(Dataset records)
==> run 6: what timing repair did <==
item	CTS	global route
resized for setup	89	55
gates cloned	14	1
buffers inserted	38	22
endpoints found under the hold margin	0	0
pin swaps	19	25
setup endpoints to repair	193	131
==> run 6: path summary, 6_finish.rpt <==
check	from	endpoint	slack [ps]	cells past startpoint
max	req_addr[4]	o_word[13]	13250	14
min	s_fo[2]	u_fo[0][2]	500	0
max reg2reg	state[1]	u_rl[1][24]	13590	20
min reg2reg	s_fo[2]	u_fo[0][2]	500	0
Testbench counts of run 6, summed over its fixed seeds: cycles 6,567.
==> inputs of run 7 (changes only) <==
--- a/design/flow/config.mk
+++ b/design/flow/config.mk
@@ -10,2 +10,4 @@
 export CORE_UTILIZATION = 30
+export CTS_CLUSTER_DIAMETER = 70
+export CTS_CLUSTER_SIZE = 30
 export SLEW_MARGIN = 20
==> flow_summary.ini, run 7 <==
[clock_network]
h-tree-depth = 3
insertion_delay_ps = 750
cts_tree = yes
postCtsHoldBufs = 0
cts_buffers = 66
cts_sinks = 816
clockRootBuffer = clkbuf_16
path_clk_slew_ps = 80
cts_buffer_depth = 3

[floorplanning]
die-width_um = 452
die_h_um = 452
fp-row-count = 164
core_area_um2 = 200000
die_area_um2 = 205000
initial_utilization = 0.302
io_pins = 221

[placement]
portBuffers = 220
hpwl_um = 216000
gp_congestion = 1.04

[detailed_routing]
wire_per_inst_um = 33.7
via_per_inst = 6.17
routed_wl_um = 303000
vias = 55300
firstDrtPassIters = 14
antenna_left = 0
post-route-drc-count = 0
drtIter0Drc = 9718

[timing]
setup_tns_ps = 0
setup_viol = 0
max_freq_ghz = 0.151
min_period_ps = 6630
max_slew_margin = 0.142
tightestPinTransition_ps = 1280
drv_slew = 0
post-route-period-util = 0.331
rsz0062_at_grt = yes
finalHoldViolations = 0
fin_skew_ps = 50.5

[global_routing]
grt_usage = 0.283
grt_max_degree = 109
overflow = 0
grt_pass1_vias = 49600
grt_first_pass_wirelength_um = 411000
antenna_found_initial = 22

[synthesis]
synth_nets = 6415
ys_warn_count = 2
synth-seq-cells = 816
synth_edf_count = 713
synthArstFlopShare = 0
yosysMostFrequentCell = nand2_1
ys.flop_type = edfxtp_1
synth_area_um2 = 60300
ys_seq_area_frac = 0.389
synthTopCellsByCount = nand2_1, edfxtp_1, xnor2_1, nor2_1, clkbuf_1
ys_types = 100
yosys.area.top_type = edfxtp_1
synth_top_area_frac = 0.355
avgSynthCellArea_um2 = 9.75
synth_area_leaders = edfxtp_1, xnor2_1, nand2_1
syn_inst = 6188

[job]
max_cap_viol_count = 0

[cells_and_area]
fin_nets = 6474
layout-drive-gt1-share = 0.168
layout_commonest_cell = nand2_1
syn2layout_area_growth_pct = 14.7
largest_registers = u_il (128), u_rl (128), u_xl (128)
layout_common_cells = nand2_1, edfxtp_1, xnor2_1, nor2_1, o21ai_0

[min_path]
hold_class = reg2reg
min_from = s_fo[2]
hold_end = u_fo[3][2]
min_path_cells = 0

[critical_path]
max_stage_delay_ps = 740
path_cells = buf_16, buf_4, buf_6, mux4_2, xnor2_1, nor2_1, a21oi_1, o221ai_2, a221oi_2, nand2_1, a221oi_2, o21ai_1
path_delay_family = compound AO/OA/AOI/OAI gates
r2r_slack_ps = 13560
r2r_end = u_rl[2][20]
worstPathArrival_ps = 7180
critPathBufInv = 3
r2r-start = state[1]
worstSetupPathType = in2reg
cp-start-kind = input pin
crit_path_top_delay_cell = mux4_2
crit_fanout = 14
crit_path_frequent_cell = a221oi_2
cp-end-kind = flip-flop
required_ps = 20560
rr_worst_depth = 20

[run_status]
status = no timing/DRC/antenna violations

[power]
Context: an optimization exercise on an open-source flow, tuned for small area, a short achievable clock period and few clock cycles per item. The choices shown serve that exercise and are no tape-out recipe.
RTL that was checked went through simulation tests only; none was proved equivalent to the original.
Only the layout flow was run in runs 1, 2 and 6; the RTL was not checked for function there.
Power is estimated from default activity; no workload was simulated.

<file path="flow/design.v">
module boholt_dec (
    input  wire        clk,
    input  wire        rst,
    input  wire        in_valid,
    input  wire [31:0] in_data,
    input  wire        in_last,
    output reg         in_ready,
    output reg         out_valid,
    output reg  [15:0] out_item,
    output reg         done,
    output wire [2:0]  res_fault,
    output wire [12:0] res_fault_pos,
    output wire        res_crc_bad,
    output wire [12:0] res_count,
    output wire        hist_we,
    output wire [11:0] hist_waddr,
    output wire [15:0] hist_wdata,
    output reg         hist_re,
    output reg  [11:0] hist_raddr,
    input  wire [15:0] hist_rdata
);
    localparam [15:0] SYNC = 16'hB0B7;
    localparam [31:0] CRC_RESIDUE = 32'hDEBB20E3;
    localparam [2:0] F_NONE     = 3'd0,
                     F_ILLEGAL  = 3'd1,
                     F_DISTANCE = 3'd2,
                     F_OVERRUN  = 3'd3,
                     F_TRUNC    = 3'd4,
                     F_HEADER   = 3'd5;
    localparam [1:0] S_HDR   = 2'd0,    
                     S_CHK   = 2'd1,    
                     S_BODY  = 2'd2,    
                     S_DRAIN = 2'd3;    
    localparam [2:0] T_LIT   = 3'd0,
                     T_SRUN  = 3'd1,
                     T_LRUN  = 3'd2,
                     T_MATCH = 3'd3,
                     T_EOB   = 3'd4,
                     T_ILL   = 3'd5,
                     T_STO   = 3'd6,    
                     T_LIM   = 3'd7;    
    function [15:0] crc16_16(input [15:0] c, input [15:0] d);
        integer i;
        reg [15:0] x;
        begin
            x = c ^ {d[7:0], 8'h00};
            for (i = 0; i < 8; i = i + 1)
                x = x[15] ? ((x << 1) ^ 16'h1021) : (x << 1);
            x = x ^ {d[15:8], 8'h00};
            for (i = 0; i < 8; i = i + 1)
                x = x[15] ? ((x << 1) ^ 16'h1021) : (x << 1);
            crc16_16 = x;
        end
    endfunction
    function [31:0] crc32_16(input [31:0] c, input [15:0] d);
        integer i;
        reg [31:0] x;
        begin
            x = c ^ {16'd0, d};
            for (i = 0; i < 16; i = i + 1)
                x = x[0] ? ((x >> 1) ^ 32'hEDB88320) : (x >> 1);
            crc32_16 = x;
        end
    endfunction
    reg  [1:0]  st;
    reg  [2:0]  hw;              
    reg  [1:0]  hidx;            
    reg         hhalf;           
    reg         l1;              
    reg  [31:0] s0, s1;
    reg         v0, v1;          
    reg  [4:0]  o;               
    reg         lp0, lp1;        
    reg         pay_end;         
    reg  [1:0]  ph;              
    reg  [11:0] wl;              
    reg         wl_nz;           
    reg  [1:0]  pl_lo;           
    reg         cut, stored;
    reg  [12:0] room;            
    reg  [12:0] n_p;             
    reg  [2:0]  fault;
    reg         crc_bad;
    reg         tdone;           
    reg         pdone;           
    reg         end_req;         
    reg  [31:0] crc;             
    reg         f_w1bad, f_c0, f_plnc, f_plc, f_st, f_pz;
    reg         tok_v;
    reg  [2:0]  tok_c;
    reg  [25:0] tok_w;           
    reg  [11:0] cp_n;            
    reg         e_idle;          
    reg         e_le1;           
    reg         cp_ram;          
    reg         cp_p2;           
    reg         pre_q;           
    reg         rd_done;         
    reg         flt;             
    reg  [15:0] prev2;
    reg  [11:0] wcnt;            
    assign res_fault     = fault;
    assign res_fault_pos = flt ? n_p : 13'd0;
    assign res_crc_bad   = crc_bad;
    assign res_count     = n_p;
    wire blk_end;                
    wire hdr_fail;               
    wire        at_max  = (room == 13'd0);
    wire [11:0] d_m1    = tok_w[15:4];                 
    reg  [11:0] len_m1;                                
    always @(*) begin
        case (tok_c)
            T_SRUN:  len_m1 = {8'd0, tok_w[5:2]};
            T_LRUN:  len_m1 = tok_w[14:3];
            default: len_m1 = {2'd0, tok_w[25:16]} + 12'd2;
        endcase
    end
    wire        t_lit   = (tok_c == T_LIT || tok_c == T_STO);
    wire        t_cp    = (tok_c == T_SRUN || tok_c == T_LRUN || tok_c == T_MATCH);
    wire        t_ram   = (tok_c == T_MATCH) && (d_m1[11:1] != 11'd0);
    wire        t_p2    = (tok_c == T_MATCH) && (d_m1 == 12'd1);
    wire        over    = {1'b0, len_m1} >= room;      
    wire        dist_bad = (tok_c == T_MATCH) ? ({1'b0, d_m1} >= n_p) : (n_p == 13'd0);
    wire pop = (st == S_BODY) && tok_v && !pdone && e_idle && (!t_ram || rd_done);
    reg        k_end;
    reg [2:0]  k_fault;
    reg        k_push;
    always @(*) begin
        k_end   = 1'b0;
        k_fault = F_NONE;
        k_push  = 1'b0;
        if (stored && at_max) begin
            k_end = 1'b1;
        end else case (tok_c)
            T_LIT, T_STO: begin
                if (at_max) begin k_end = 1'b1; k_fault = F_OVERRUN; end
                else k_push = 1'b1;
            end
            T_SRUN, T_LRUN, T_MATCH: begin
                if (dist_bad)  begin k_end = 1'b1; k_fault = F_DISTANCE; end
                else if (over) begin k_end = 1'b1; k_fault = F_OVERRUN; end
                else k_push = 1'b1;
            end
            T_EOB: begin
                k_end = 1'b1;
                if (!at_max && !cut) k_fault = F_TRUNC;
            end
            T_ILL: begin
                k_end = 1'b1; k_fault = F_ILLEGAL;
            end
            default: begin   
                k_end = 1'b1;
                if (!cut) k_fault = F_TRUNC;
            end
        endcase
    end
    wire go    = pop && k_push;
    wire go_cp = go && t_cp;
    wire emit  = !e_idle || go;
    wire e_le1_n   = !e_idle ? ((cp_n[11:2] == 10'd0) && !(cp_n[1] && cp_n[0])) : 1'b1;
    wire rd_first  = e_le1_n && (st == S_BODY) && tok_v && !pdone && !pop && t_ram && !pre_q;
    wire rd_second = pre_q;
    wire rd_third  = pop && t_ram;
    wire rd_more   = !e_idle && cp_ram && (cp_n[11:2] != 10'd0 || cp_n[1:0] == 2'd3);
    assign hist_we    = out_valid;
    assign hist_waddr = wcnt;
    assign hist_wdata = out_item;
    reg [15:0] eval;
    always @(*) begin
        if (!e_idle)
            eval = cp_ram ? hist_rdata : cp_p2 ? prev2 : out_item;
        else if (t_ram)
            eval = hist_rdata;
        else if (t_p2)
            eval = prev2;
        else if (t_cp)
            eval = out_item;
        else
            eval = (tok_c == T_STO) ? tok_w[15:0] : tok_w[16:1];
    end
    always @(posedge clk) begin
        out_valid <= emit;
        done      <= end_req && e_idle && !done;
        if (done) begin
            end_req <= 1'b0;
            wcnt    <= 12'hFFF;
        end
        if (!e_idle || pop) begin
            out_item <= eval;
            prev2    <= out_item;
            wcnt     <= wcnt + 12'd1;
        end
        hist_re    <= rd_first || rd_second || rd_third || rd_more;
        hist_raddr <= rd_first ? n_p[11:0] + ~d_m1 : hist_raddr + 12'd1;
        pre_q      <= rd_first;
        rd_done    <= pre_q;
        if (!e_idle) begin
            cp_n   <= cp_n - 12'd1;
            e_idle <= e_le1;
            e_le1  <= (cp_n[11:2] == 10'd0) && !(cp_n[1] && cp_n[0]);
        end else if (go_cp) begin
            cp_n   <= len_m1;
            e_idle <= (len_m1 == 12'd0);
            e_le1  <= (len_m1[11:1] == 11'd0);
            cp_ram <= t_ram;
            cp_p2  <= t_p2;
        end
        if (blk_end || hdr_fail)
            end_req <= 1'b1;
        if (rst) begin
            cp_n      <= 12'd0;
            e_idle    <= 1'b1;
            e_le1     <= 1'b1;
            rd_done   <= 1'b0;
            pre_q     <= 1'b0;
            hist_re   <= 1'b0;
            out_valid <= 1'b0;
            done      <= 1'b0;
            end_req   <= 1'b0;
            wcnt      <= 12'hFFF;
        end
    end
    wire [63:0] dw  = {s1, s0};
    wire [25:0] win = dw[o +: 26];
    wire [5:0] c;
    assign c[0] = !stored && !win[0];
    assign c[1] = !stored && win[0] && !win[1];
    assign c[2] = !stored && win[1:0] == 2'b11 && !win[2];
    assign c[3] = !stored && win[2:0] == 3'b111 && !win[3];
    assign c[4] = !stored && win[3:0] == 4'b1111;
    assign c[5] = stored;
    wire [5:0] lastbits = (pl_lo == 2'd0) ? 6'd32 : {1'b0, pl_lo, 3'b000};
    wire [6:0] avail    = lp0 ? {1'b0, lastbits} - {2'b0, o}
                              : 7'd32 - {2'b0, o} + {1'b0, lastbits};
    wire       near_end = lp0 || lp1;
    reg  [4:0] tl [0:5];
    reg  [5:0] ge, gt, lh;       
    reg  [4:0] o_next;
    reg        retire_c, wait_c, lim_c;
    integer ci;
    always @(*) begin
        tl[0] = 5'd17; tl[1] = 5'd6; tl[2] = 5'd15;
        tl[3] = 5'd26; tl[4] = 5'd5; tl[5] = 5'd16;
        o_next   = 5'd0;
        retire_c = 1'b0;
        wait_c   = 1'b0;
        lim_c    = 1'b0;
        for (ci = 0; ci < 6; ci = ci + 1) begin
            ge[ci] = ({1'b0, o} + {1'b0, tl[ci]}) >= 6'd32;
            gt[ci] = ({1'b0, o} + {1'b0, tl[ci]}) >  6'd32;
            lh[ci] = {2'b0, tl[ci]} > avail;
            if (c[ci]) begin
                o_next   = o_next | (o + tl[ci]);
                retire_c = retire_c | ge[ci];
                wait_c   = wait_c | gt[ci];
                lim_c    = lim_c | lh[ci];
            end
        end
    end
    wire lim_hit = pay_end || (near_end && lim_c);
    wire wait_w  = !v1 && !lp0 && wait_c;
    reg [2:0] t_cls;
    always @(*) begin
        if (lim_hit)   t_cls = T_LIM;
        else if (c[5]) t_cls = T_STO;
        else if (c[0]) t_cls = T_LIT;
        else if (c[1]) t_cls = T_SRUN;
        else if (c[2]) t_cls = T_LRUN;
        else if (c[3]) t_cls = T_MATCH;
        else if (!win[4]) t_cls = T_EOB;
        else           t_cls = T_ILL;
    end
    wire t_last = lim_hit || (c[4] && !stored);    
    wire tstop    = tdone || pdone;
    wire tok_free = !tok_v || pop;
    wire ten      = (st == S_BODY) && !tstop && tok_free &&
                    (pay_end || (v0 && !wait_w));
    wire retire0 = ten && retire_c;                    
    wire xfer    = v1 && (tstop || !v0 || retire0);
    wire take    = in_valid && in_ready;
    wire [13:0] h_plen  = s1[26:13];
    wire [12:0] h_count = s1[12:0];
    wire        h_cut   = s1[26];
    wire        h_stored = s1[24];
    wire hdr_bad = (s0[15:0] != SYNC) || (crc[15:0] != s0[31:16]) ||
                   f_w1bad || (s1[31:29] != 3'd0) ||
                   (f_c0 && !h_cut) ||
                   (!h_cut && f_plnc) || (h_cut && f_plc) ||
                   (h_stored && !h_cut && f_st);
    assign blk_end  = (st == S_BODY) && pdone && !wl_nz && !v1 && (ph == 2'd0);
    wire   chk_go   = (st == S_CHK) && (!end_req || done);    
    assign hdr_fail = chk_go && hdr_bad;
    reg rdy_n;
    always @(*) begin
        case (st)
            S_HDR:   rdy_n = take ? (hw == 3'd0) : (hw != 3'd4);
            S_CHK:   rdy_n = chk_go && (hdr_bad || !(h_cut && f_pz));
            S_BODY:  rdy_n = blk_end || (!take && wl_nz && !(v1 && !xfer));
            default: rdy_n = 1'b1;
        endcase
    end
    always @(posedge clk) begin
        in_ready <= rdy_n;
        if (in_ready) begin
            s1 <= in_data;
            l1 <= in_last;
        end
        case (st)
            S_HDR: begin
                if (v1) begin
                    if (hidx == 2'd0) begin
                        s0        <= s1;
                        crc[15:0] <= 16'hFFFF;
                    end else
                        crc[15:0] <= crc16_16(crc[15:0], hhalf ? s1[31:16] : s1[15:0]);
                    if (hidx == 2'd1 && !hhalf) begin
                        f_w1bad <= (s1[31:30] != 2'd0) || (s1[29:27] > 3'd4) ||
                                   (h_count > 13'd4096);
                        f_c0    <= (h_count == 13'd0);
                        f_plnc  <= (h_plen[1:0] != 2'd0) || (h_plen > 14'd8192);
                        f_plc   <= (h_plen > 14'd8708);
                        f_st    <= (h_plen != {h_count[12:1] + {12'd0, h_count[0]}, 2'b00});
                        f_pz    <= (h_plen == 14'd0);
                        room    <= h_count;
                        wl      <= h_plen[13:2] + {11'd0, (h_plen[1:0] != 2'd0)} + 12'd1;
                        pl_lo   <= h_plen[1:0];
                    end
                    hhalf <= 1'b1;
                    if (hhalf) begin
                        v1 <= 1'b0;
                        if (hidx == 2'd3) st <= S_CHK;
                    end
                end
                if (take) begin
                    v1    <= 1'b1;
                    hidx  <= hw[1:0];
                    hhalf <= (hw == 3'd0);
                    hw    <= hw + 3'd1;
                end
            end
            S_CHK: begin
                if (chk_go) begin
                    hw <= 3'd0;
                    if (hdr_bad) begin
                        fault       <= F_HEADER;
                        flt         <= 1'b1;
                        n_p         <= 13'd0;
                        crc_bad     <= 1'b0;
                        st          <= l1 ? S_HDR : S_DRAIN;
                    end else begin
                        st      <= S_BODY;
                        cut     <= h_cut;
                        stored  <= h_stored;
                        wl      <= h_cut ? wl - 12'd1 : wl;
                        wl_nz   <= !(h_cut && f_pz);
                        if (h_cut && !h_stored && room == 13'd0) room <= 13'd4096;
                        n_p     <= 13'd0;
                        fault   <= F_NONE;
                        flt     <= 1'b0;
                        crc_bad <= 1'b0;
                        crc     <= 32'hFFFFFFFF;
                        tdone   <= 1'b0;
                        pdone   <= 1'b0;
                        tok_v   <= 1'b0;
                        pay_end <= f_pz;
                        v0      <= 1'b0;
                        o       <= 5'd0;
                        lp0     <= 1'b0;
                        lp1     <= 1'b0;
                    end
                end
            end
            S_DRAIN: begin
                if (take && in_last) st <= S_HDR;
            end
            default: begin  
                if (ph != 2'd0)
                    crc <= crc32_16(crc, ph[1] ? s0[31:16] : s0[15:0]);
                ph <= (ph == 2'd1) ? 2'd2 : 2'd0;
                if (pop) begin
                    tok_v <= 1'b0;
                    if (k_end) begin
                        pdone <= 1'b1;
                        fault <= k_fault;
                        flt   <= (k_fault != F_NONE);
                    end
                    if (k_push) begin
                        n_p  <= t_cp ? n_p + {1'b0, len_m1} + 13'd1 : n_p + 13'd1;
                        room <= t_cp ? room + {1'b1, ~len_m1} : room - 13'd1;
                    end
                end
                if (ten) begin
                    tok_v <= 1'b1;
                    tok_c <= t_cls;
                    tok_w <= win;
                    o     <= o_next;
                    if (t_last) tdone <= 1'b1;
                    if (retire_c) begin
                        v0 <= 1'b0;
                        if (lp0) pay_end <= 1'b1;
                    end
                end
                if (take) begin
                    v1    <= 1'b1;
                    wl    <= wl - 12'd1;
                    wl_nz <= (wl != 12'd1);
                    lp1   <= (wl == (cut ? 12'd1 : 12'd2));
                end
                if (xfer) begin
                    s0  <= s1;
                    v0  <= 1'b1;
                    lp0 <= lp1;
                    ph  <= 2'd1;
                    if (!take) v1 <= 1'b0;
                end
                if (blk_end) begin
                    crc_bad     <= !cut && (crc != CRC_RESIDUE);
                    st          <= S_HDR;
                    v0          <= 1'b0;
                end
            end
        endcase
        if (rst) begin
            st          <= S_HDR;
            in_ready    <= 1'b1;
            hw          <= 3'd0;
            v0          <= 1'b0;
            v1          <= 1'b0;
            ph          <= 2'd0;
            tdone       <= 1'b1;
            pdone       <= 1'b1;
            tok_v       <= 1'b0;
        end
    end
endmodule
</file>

• _YOUR OBJECTIVE_: Look above for the line with "worstPathArrival_ps = 7180"; retype exactly that line, every line after it up to the line with "status = no timing/DRC/antenna violations", and that line too, nothing else.

• _TASK ANSWER_:
worstPathArrival_ps = 7180
critPathBufInv = 3
r2r-start = state[1]
worstSetupPathType = in2reg
cp-start-kind = input pin
crit_path_top_delay_cell = mux4_2
crit_fanout = 14
crit_path_frequent_cell = a221oi_2
cp-end-kind = flip-flop
required_ps = 20560
rr_worst_depth = 20

[run_status]
status = no timing/DRC/antenna violations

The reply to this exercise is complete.